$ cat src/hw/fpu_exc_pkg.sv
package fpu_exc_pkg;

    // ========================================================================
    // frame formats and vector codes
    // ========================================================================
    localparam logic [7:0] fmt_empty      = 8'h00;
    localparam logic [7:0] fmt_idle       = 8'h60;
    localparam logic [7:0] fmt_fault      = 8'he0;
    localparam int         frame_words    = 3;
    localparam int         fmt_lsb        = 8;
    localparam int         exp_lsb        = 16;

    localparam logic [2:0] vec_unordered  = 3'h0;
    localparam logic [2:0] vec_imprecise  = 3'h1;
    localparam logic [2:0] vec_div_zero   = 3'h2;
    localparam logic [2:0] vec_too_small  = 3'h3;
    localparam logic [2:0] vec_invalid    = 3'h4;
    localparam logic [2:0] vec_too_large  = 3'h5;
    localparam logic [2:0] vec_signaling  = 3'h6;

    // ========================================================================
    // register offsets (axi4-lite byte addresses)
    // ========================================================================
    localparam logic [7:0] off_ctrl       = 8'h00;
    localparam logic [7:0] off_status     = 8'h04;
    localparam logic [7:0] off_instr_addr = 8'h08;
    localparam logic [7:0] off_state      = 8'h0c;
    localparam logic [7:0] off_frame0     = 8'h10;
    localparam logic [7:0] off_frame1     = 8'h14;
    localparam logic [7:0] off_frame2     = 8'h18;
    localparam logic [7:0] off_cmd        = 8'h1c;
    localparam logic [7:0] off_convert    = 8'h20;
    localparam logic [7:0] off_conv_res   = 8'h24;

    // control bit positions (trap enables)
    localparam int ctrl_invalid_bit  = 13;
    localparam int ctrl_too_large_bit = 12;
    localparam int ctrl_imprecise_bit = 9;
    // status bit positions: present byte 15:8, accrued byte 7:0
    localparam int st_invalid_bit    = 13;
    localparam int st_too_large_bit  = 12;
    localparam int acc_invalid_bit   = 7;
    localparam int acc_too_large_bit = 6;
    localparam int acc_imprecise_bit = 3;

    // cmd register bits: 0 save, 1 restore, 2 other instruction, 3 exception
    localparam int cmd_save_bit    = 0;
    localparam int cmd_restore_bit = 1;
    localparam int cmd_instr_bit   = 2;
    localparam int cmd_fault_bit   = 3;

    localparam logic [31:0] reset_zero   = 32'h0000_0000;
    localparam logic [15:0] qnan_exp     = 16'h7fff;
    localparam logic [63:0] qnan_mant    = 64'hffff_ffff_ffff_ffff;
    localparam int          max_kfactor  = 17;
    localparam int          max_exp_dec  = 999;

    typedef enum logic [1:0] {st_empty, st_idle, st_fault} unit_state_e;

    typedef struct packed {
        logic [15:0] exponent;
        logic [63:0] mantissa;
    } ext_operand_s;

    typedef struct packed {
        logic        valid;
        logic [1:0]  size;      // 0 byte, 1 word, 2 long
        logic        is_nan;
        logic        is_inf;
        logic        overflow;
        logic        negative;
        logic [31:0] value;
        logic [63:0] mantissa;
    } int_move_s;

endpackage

◆ Exercise: Locate all lines in the listing above with the word "register". Copy them.

◆ Response box:
    // register offsets (axi4-lite byte addresses)
    // cmd register bits: 0 save, 1 restore, 2 other instruction, 3 exception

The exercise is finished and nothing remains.